What needs to be done:
Extract precisely the lines of the entries below, from the first line through the line containing "- The number of routed".

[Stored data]
★ ★ ★

### ./config.mk
export PLATFORM = sky130hd
export DESIGN_NAME = regs
export DESIGN_NICKNAME = regs
export VERILOG_FILES = /design/flow/design.v
export SDC_FILE = /design/flow/constraint.sdc
export NUM_CORES = 4
export LEC_CHECK = 1
export CORE_UTILIZATION = 40
export SYNTH_HDL_FRONTEND = slang
### ./constraint.sdc
current_design regs

set clk_period 6.4
set clk_io_pct 0.2

create_clock -name clk0 -period $clk_period [get_ports {clock}]

set non_clock_inputs [all_inputs -no_clocks]
set_input_delay [expr $clk_period * $clk_io_pct] -clock clk0 $non_clock_inputs
set_output_delay [expr $clk_period * $clk_io_pct] -clock clk0 [all_outputs]
### ./design.v
module regs #(parameter n = 8) (input logic clock, w_en, reset,
				input logic [n-1:0] w_data,
				input logic [4:0] r_addr1, r_addr2,
				output logic [n-1:0] reg_data1, reg_data2);
logic [n-1:0] gpr [31:0];
logic [n-1:0] next_gpr [31:0];
always_ff @ (posedge clock, negedge reset)   
begin
	if (!reset)
		gpr <= '{32{'0}};
	else
		gpr <= next_gpr;
end
always_comb
begin
	next_gpr = gpr;
	if (r_addr1 == 5'b0)
		reg_data1 = {n{1'b0}};
	else 
		reg_data1 = gpr [r_addr1];
	if (r_addr2 == 5'b0)
		reg_data2 = {n{1'b0}};
	else 
		reg_data2 = gpr[r_addr2];
	if (w_en)
		next_gpr[r_addr2] = w_data;
end
endmodule
### ./run.sh
#!/bin/bash
# OpenROAD 26Q1-2900-gdf79404cd8, Yosys 0.63+post, stock flow scripts
make -C /OpenROAD-flow-scripts/flow DESIGN_CONFIG=/design/flow/config.mk WORK_HOME=/design/flow/orfs finish
==> notes.md <==
Flow results are below.

- The flow ran to the end, and the final reports show no timing, DRC or antenna violations.
- The region available for standard cell placement spans 0.0345 mm².
- The number of routed nets with antenna violations is 0, for reference.
- The cell sequence reported for the critical path is clkdlybuf4s50_1 -> nor3b_2 -> a22o_1 -> a221oi_1 -> a31oi_1 -> clkdlybuf4s50_1.
- In the hold timing report, the worst path depth is 1.
- TritonCTS built the clock tree.
- The tally of buffers added on design ports is 36, for reference.
- The worst min-delay path class is flip-flop to flip-flop, for reference.
- The launch point of the worst register-to-register path is recorded as gpr[26].
- Per the post-place timing report, worst setup slack is 1130 ps.
- Excluding fillers, the count of instances in the completed layout stands at 1,410.
- The largest registers in the layout are gpr: 256 flops.
- The initial antenna violation count came to 0.
- The number of warning messages in the yosys log is 0, for reference.
- The register ranked first by flip-flop count is gpr, for reference.
- The DRC violation total after the first TritonRoute iteration is around 500, for reference.
- The peak clock frequency supported by timing is around 190 MHz, for reference.
- The CTS report gives the tree buffer count as 30.
- The sum of internal, switching and leakage power is 4840 µW, for reference.
- The proportion of synthesized chip area in sequential cells is 0.457, for reference.
- At the pin with the least slew margin, the transition time is 919 ps.
- The floorplan-stage core utilization is 0.406, for reference.
- Counting the fill cells in the layout gives 3,121.
- The maximum number of pins on one net before global-route repair is 96, for reference.
- The critical path data required time is between 5000 and 6000 ps, for reference.
- The sequential cell fraction of total power is 0.445, for reference.
- The register-to-register setup slack is 5600 ps, for reference.
- The most frequent cell on the critical path is sky130_fd_sc_hd__clkdlybuf4s50_1, for reference.
- For reference, the final report shows the hold violation count at 0.
- The main area contributors are sky130_fd_sc_hd__dfrtp_1 46%, sky130_fd_sc_hd__mux2_2 22%, sky130_fd_sc_hd__mux4_2 17%, sky130_fd_sc_hd__mux2i_1 1.6%, sky130_fd_sc_hd__nor2_4 1.2%.
- The worst flop-to-flop path endpoint is gpr[26], for reference.
- The final timing report lists a max-slew violation count of 0.
- The flip-flop count of the largest register, all copies and words added is 256, for reference.
- The synthesized netlist cell count is a little over 900, for reference.
- The clock network latency to the later pin of the worst-skew pair is 560 ps, for reference.
- STA shows the worst reg2reg path with a cell count of 1.
- The total cells reported by yosys after synthesis is 916, for reference.
- The buffer depth of the longest clock path is 3, for reference.
- Per the synthesis report, the AND-OR/OR-AND share of the synthesized area is 0.0470.
- The number of levels the H-tree was split into is 1, for reference.
- The timing report shows that the slowest cell on the worst path is sky130_fd_sc_hd__nor3b_2.
- The peak supply drop is ~0.00022 V, for reference.
- The die is 189 µm wide.
- Across all stage logs, warnings added up to 25.
- The worst setup path is launched from a primary input.
- According to the I/O placement log, the pin count is 37.
- Per STA, the endpoint of the critical path is reg_data2[1].
- The portion of total power attributed to combinational logic is 0.210, for reference.
- The number of hold buffers added after CTS was 0.
- The final timing report lists clock skew as 0 ps.
- Of the available clock period, the critical path in the final layout requires 0.839.
- Setup repair after global routing left no endpoint under its margin.
- The share of cell area taken by muxes after synthesis is 0.422, for reference.
- The worst slew margin relative to its limit is 0.384, for reference.
- The area growth from synthesis to final layout is 11.8%, for reference.
- The power per cell area is 308 mW/mm², for reference.
- The timing report gives the biggest stage delay along the critical path as 810 ps.
- The worst path needs 5370 ps of the cycle, external delays included.
- In the routed layout, each cell is associated on average with a via count of 6.02.
- The total via count in the routed design is about 8,500, for reference.
- For the final routed database, the setup TNS stands at 0 ps.
- The final HPWL from detailed placement is 25,300 µm, for reference.
- The detailed-route wire length is ~38,000 µm, for reference.
- Of the total synthesized cell area, the portion taken by XOR and XNOR cells is 0.
- Tracing the worst setup path back leads to its startpoint at r_addr2[4].
- The tally of max-capacitance violations is 0, for reference.
- The first-pass iteration count of the detailed router is 4, for reference.
- In this run the worst path has a maximum fanout of 15.
- The share of cells above drive strength 1 is 0.527, for reference.
- The area reported by Yosys stat is between 0.01 and 0.015 mm², for reference.
- Of the total power, the clock network draws 0.345.
- The leakage power in the latest report is 0.00651 µW.
- At the worst endpoint, the arrival time is 4090 ps.
- In the synthesized netlist the dominant register cell turns out to be sky130_fd_sc_hd__dfrtp_1.
- The cell accounting for the most synthesized area is sky130_fd_sc_hd__dfrtp_1, for reference.
- The chip occupies 0.0358 mm².
- STA classifies the critical path endpoint as a primary output.
- Once synthesis finished, the tally of register bits stood at roughly 260.
- The final routed wire length divided by cell count is 27.0 µm, for reference.
- Overall routing resource usage recorded by global route was 0.238.
- The number of global-route vias before repair is 8,983, for reference.
- The switching power share of the total is 0.272, for reference.
- The number of enable flip-flop cells is 0, for reference.
- The final estimated routing congestion in global placement is 0.938, for reference.
- The post-synthesis cell type count is around 46, for reference.
- The most numerous cell in the Yosys netlist is sky130_fd_sc_hd__mux2_2, for reference.
- The setup slack of the critical path after layout is between 1000 and 1500 ps, for reference.
- The reported net switching power is 1320 µW, for reference.
- For reference, the top cells by count after synthesis are 273 x sky130_fd_sc_hd__mux2_2, 256 x sky130_fd_sc_hd__dfrtp_1, 106 x sky130_fd_sc_hd__mux4_2, 34 x sky130_fd_sc_hd__clkbuf_1, 22 x sky130_fd_sc_hd__mux2i_1.
- The largest family of logic cells by area is multiplexers, for reference.
- The internal portion of total power is 3520 µW, for reference.
- Antenna repair during routing inserted a diode count of 0.
- The synthesized-area fraction occupied by and/or/nand/nor cells is 0.0433, for reference.
- The setup path with the least slack is of type primary input to primary output.
- The average cell area after synthesis is 15.3 µm², for reference.
- In the synthesized netlist the async set-or-reset flop fraction comes to 1.00.
- The adder and majority cell fraction of the synthesized area is 0, for reference.
- Per the GRT congestion report, total overflow comes to 0.
- Summing every instance area after synthesis gives 0.0140 mm².
- The report lists the number of cells resized after CTS as 0.
- The post-placement cell count is roughly 1,400, for reference.
- Endpoints with negative setup slack in the final report add up to 0.
- For reference, the clock transition at the flip-flops on the worst setup and hold paths is 60 ps.
- Per the repair_timing log after CTS, setup buffers inserted total 0.
- The cell sitting at the root of the clock tree is a sky130_fd_sc_hd__clkbuf_16.
- From bottom edge to top edge, the die measures 189 µm.
- After detailed routing, the number of remaining DRC violations is 0.
- The proportion of netlist area held by the largest area contributor is 0.457, for reference.
- The number of sinks driven by the clock tree is 256, for reference.
- The total number of placement rows is 68, for reference.
- The first global-routing pass estimated 59,400 µm of wire.
[./config.mk]
export PLATFORM = sky130hd
export DESIGN_NAME = data_mem
export DESIGN_NICKNAME = data_mem
export VERILOG_FILES = /design/flow/design.v
export SDC_FILE = /design/flow/constraint.sdc
export NUM_CORES = 4
export LEC_CHECK = 1
export CORE_UTILIZATION = 30
[./constraint.sdc]
current_design data_mem

set clk_period 32.2
set clk_io_pct 0.2

create_clock -name clk0 -period $clk_period [get_ports {clk}]

set non_clock_inputs [all_inputs -no_clocks]
set_input_delay [expr $clk_period * $clk_io_pct] -clock clk0 $non_clock_inputs
set_output_delay [expr $clk_period * $clk_io_pct] -clock clk0 [all_outputs]
[./design.v]
module data_mem(
    input  logic clk,we,
    input  logic [5:0] ad,
    input  logic [31:0] wd,
    output logic [31:0] rd
);
logic [31:0] mem[63:0];
always @(posedge clk)
    if(we) mem[ad] <= wd ;
assign rd = mem[ad];
endmodule
[./run.sh]
#!/bin/bash
# OpenROAD 26Q1-2900-gdf79404cd8, Yosys 0.63+post, stock flow scripts
make -C /OpenROAD-flow-scripts/flow DESIGN_CONFIG=/design/flow/config.mk WORK_HOME=/design/flow/orfs finish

★ ★ ★

Answer for this exercise:
### ./config.mk
export PLATFORM = sky130hd
export DESIGN_NAME = regs
export DESIGN_NICKNAME = regs
export VERILOG_FILES = /design/flow/design.v
export SDC_FILE = /design/flow/constraint.sdc
export NUM_CORES = 4
export LEC_CHECK = 1
export CORE_UTILIZATION = 40
export SYNTH_HDL_FRONTEND = slang
### ./constraint.sdc
current_design regs

set clk_period 6.4
set clk_io_pct 0.2

create_clock -name clk0 -period $clk_period [get_ports {clock}]

set non_clock_inputs [all_inputs -no_clocks]
set_input_delay [expr $clk_period * $clk_io_pct] -clock clk0 $non_clock_inputs
set_output_delay [expr $clk_period * $clk_io_pct] -clock clk0 [all_outputs]
### ./design.v
module regs #(parameter n = 8) (input logic clock, w_en, reset,
				input logic [n-1:0] w_data,
				input logic [4:0] r_addr1, r_addr2,
				output logic [n-1:0] reg_data1, reg_data2);
logic [n-1:0] gpr [31:0];
logic [n-1:0] next_gpr [31:0];
always_ff @ (posedge clock, negedge reset)   
begin
	if (!reset)
		gpr <= '{32{'0}};
	else
		gpr <= next_gpr;
end
always_comb
begin
	next_gpr = gpr;
	if (r_addr1 == 5'b0)
		reg_data1 = {n{1'b0}};
	else 
		reg_data1 = gpr [r_addr1];
	if (r_addr2 == 5'b0)
		reg_data2 = {n{1'b0}};
	else 
		reg_data2 = gpr[r_addr2];
	if (w_en)
		next_gpr[r_addr2] = w_data;
end
endmodule
### ./run.sh
#!/bin/bash
# OpenROAD 26Q1-2900-gdf79404cd8, Yosys 0.63+post, stock flow scripts
make -C /OpenROAD-flow-scripts/flow DESIGN_CONFIG=/design/flow/config.mk WORK_HOME=/design/flow/orfs finish
==> notes.md <==
Flow results are below.

- The flow ran to the end, and the final reports show no timing, DRC or antenna violations.
- The region available for standard cell placement spans 0.0345 mm².
- The number of routed nets with antenna violations is 0, for reference.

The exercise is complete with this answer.